In this regular election, the winner was elected for the term beginning March 4, 1861.

This election involved a Class 3 seat.

| State | Incumbent |  |  | Results | Candidates |
| Senator | Party | Electoral history |
| Kentucky (Class 3) | John J. Crittenden | American | 1816 1819 (resigned) 1835 1841 (retired) 1842 (appointed) 1842 or 1843 (special) 1843 1848 (resigned) 1854 | Incumbent retired. Winner elected December 12, 1859, far in advance of the term. Winner wasn't seated until term began March 4, 1861. Democratic gain. | ▌ John C. Breckinridge (Democratic) [data missing] |

== Illinois ==

Incumbent U.S. Senator Stephen Douglas, a Democrat, defeated a challenge by former U.S. Representative Abraham Lincoln, the Republican nominee. Lincoln, who had been a member of the Whig Party prior to 1856, attacked Douglas for his perceived subservience to the Slave Power, as evidenced by his support for the Kansas-Nebraska Act and the recent Supreme Court ruling in the case of Dred Scott v. Sanford. The election was extremely close, hinging on Douglas' ability to appeal to former Whigs who had resisted joining the Republicans following the decline of the Whig party after 1854. In the final weeks of the campaign, Douglas received the coveted endorsement of Kentucky's John J. Crittenden, a prominent former Whig and Douglas' colleague in the Senate. Crittenden's support for Douglas considerably diminished Lincoln's chances of winning the election.

On election day, the statewide Republican ticket took 50.6% of the popular vote, outpolling the Democrats by a margin of 3,402 votes.
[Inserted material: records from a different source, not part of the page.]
## wip/pepper
Design ConvEngine, start of the top module:
module ConvEngine (
    input         clk,
    input         rst,
    input  [31:0] DMAport,        
    input         acc_enable,     
    input         acc_clear,      
    output [31:0] result          
);
    wire [24:0] mux_out0, mux_out1, mux_out2, mux_out3, mux_out4, mux_out5;
    MUX demux (
        .DMAport(DMAport),
        .out0(mux_out0),
        .out1(mux_out1),
        .out2(mux_out2),
        .out3(mux_out3),
        .out4(mux_out4),
        .out5(mux_out5)
    );
    wire [23:0] reg_data [5:0];
    Register reg0 (
        .clk(clk),
        .rst(rst),
        .enable(mux_out0[0]),
        .datain(mux_out0[24:1]),
        .dataout(reg_data[0])
    );
    Register reg1 (
        .clk(clk),
        .rst(rst),
        .enable(mux_out1[0]),
        .datain(mux_out1[24:1]),
        .dataout(reg_data[1])
    );
    Register reg2 (
        .clk(clk),
        .rst(rst),
        .enable(mux_out2[0]),
        .datain(mux_out2[24:1]),
        .dataout(reg_data[2])
    );
    Register reg3 (
        .clk(clk),
        .rst(rst),
        .enable(mux_out3[0]),
        .datain(mux_out3[24:1]),
        .dataout(reg_data[3])
    );
    Register reg4 (
        .clk(clk),
        .rst(rst),
        .enable(mux_out4[0]),
        .datain(mux_out4[24:1]),
        .dataout(reg_data[4])
    );
    Register reg5 (
        .clk(clk),
        .rst(rst),
        .enable(mux_out5[0]),
        .datain(mux_out5[24:1]),
  ...
Settings: LEC_CHECK=0, ABC_AREA=1, CAP_MARGIN=20, CORE_ASPECT_RATIO=0.5, CORE_MARGIN=2, CORE_UTILIZATION=72, CTS_CLUSTER_DIAMETER=373, CTS_CLUSTER_SIZE=96, SETUP_SLACK_MARGIN=0.79, SLEW_MARGIN=20, TNS_END_PERCENT=10; clock period 5.59 ns.
run.sh (not shown) runs the stock make flow with config.mk's settings and CLKGATE_MAP_FILE=.
wip/pepper finished all stages; however, its layout fails the closing checks, the failures being setup timing.
#### Input delta (wip/xenon over wip/pepper)
# wip/pepper
export LEC_CHECK = 0
export ABC_AREA = 1
export CAP_MARGIN = 20
export CORE_ASPECT_RATIO = 0.5
export CORE_MARGIN = 2
export CORE_UTILIZATION = 72
export CTS_CLUSTER_DIAMETER = 373
export CTS_CLUSTER_SIZE = 96
export SETUP_SLACK_MARGIN = 0.79
export SLEW_MARGIN = 20
export TNS_END_PERCENT = 10
create_clock -name core_clock -period 5.59 [get_ports {clk}]
# wip/xenon
export LEC_CHECK = 0
export CAP_MARGIN = 0
export CORE_ASPECT_RATIO = 0.91
export CORE_MARGIN = 2
export CORE_UTILIZATION = 72
export CTS_CLUSTER_DIAMETER = 131
export CTS_CLUSTER_SIZE = 76
export PLACE_DENSITY_LB_ADDON = 0.0
export SETUP_SLACK_MARGIN = 1.6
export SLEW_MARGIN = 20
create_clock -name core_clock -period 5.59 [get_ports {clk}]
[summary]
Although wip/xenon finished all stages, its layout failed final checks on setup timing.
Comparing wip/xenon and wip/pepper, global-route usage is higher on wip/pepper.
Horizontal die dimension delta for wip/xenon relative to wip/pepper: 85 um lower
sky130_fd_sc_hd__fa_2 as the worst-path cell with the longest stage delay was reported by wip/xenon, and sky130_fd_sc_hd__fa_1 by wip/pepper.
wip/xenon -> wip/pepper: total count of hold-check failures in the final report delta 0, exact match
#### Input delta (wip/tundra over wip/xenon)
# wip/xenon
export LEC_CHECK = 0
export CAP_MARGIN = 0
export CORE_ASPECT_RATIO = 0.91
export CORE_MARGIN = 2
export CORE_UTILIZATION = 72
export CTS_CLUSTER_DIAMETER = 131
export CTS_CLUSTER_SIZE = 76
export PLACE_DENSITY_LB_ADDON = 0.0
export SETUP_SLACK_MARGIN = 1.6
export SLEW_MARGIN = 20
create_clock -name core_clock -period 5.59 [get_ports {clk}]
# wip/tundra
export LEC_CHECK = 0
export CAP_MARGIN = 20
export CORE_MARGIN = 2
export CORE_UTILIZATION = 32
export SLEW_MARGIN = 20
create_clock -name core_clock -period 9.49 [get_ports {clk}]
==> comparison <==
Looking at the reports, wip/tundra completed the entire flow and the layout it produced met the timing, design-rule and antenna checks.
Looking at non-clock buffer count, wip/tundra sits 76% lower than wip/xenon does.
Number of port buffers came out exactly the same in wip/tundra and wip/xenon.
Compared with wip/xenon, wip/tundra shows a lower wire length per cell.
wip/xenon -> wip/tundra: wire length on met2 decreased by more than 10%
Relative to wip/tundra, the following input files were edited for wip/lagoon:
# wip/tundra
export LEC_CHECK = 0
export CAP_MARGIN = 20
export CORE_MARGIN = 2
export CORE_UTILIZATION = 32
export SLEW_MARGIN = 20
create_clock -name core_clock -period 9.49 [get_ports {clk}]
# wip/lagoon
export LEC_CHECK = 0
export CAP_MARGIN = 20
export CORE_MARGIN = 2
export CORE_UTILIZATION = 40
export SLEW_MARGIN = 20
create_clock -name core_clock -period 9.49 [get_ports {clk}]
Findings:
Standard cell area after detailed placement: wip/lagoon vs wip/tundra down 1.1%
Compared wip/tundra against wip/lagoon; count of buffers added by post-CTS timing repair for setup within noise.
The final reports for wip/lagoon and wip/tundra show minimum clock period higher in the former.
The run with more setup slack is wip/tundra; wip/lagoon has less.
wip/lagoon — wire length 1.3% lower, wip/tundra as reference
Startpoint of the worst setup timing path: reg4.dataout[8] -> wip/tundra, reg0.dataout[23] -> wip/lagoon
wip/tundra has a lower met3 usage than wip/lagoon.
wip/lagoon vs. wip/tundra: cell area after layout decreased about 1%.
[compare] base=wip/tundra new=wip/lagoon: worst-case headroom to the max-slew limit down 11 points; critical path depth up 1.


alpha:
Starting RTL as in the previous note.
## ConvEngine
module ConvEngine (
    input         clk,
    input         rst,
    input  [31:0] DMAport,        
    input         acc_enable,     
    input         acc_clear,      
    output [31:0] result          
);
    wire [24:0] mux_out0, mux_out1, mux_out2, mux_out3, mux_out4, mux_out5;
    MUX demux (
        .DMAport(DMAport),
        .out0(mux_out0),
        .out1(mux_out1),
        .out2(mux_out2),
        .out3(mux_out3),
        .out4(mux_out4),
        .out5(mux_out5)
    );
    wire [23:0] reg_data [5:0];
    Register reg0 (
        .clk(clk),
        .rst(rst),
        .enable(mux_out0[0]),
        .datain(mux_out0[24:1]),
        .dataout(reg_data[0])
    );
    Register reg1 (
        .clk(clk),
        .rst(rst),
        .enable(mux_out1[0]),
        .datain(mux_out1[24:1]),
        .dataout(reg_data[1])
    );
    Register reg2 (
        .clk(clk),
        .rst(rst),
        .enable(mux_out2[0]),
        .datain(mux_out2[24:1]),
        .dataout(reg_data[2])
    );
    Register reg3 (
        .clk(clk),
        .rst(rst),
        .enable(mux_out3[0]),
        .datain(mux_out3[24:1]),
        .dataout(reg_data[3])
    );
    Register reg4 (
        .clk(clk),
        .rst(rst),
        .enable(mux_out4[0]),
        .datain(mux_out4[24:1]),
        .dataout(reg_data[4])
    );
    Register reg5 (
        .clk(clk),
        .rst(rst),
        .enable(mux_out5[0]),
        .datain(mux_out5[24:1]),
        .dataout(reg_data[5])
    );
    wire signed [7:0] pixel [8:0];
    wire signed [7:0] kernel [8:0];
    assign pixel[0] = reg_data[0][23:16];
    assign pixel[1] = reg_data[0][15:8];
    assign pixel[2] = reg_data[0][7:0];
    assign pixel[3] = reg_data[1][23:16];
    assign pixel[4] = reg_data[1][15:8];
    assign pixel[5] = reg_data[1][7:0];
    assign pixel[6] = reg_data[2][23:16];
    assign pixel[7] = reg_data[2][15:8];
    assign pixel[8] = reg_data[2][7:0];
  ...
Settings: LEC_CHECK=0, ABC_AREA=1, CAP_MARGIN=20, CORE_ASPECT_RATIO=0.88, CORE_MARGIN=2, CORE_UTILIZATION=72, CTS_CLUSTER_DIAMETER=232, MAX_ROUTING_LAYER=met4, PLACE_DENSITY_LB_ADDON=0.05, SETUP_SLACK_MARGIN=1.76, SLEW_MARGIN=20; clock period 6.07 ns.
Status alpha: flow complete, layout not clean - negative setup slack
#### Input delta (beta over alpha)
- CTS_CLUSTER_DIAMETER no longer set, was 232
- PLACE_DENSITY_LB_ADDON now 0.06, was 0.05
- CORE_ASPECT_RATIO no longer set, was 0.88
- ABC_AREA no longer set, was 1
- SETUP_SLACK_MARGIN now 1.93, was 1.76
- the clock period (ns, I/O delays scaled along) now 10.0, was 6.07
Notes after the runs:
- Out of beta and alpha, the only run to close with the timing, design-rule and antenna checks passing was beta.
- The flow completed for alpha, but it is not clean: the layout still shows negative setup slack.
- ~same worst setup skew after layout in beta and alpha
- Number of antenna violations at the first check in global routing in beta is 1 lower than in alpha
- Comparing beta with alpha, the global routing met2 resource utilization came out essentially unchanged.
- Looking at part of the cycle the worst path needs, beta sits 40 points below alpha.
- The fraction of area in registers of beta exceeds that of alpha by 1.2 points.
- Compared to alpha, the routing of beta uses less wire.
- Post-synthesis to final-layout area growth (higher): alpha
Relative to beta, the following input files were edited for gamma:
- TNS_END_PERCENT now 25, previously not set
- CTS_CLUSTER_SIZE now 100, previously not set
- CAP_MARGIN now 25, was 20
- CORE_UTILIZATION now 25, was 72
- PLACE_DENSITY_LB_ADDON no longer set, was 0.06
- PLACE_DENSITY now 0.81, previously not set
- SETUP_SLACK_MARGIN no longer set, was 1.93
- CTS_CLUSTER_DIAMETER now 367, previously not set
- MAX_ROUTING_LAYER no longer set, was met4
- ABC_AREA now 1, previously not set
Results
gamma reached the final stage; the timing, design-rule and antenna checks on its layout passed.
Between gamma and beta, it is gamma whose hold slack is lower, by 41 ps.
Changes observed in gamma relative to beta: final cell count without fillers up 1815; endpoint required time on the critical path now smaller.


Setup of before:
Starting RTL as in the previous note.
make LEC_CHECK=0 CAP_MARGIN=20 CORE_MARGIN=2 CORE_UTILIZATION=72 CTS_CLUSTER_DIAMETER=131 PLACE_DENSITY_LB_ADDON=0.0 SETUP_SLACK_MARGIN=1.2 SLEW_MARGIN=20 finish   # period 8.98 ns
Input changes introduced in after (baseline for comparison: before):
# before
export LEC_CHECK = 0
export CAP_MARGIN = 20
export CORE_MARGIN = 2
export CORE_UTILIZATION = 72
export CTS_CLUSTER_DIAMETER = 131
export PLACE_DENSITY_LB_ADDON = 0.0
export SETUP_SLACK_MARGIN = 1.2
export SLEW_MARGIN = 20
create_clock -name core_clock -period 8.98 [get_ports {clk}]
# after
export LEC_CHECK = 0
export CAP_MARGIN = 20
export CORE_MARGIN = 2
export CORE_UTILIZATION = 72
export CTS_CLUSTER_SIZE = 96
export SLEW_MARGIN = 20
export TNS_END_PERCENT = 10
create_clock -name core_clock -period 6.68 [get_ports {clk}]
### Flow results
Going from before to after, the post-layout period usage of the worst path was found to have gone up by 33 points. | layout buffer count excluding clock buffers | higher: after |. Status: clock insertion delay at the later pin of the skew report parity (after, before). Final worst hold slack | after below before. Final checks on after, whose flow otherwise completed, came back failing, citing setup timing. Per the comparison of after with before, wire length higher, number of cells in the finished layout apart from fillers climbed 5.6%, utilization of the core after routing grew by 3.3 points, register-to-register slack dropped 2.29 ns.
Further down ballot, Republican candidates for the state legislature collectively received 24,094 more votes than the Douglas Democrats. (Buchanan Democrats received almost 10,000 votes, and there were a scattering of votes for write-in candidates.) Despite this, strategically drawn district boundaries produced Democratic majorities in both houses of the state legislature: 40 Democrats and 35 Republicans were elected to the state House of Representatives, while the Democratic margin in the Senate was 14–11. On the day of the election in the Illinois General Assembly, Douglas received 54 votes to Lincoln's 46. The change of just over 300 votes in three state legislative districts from Democrats to Republicans would have been sufficient to deny Democrats a legislative majority and defeat Douglas.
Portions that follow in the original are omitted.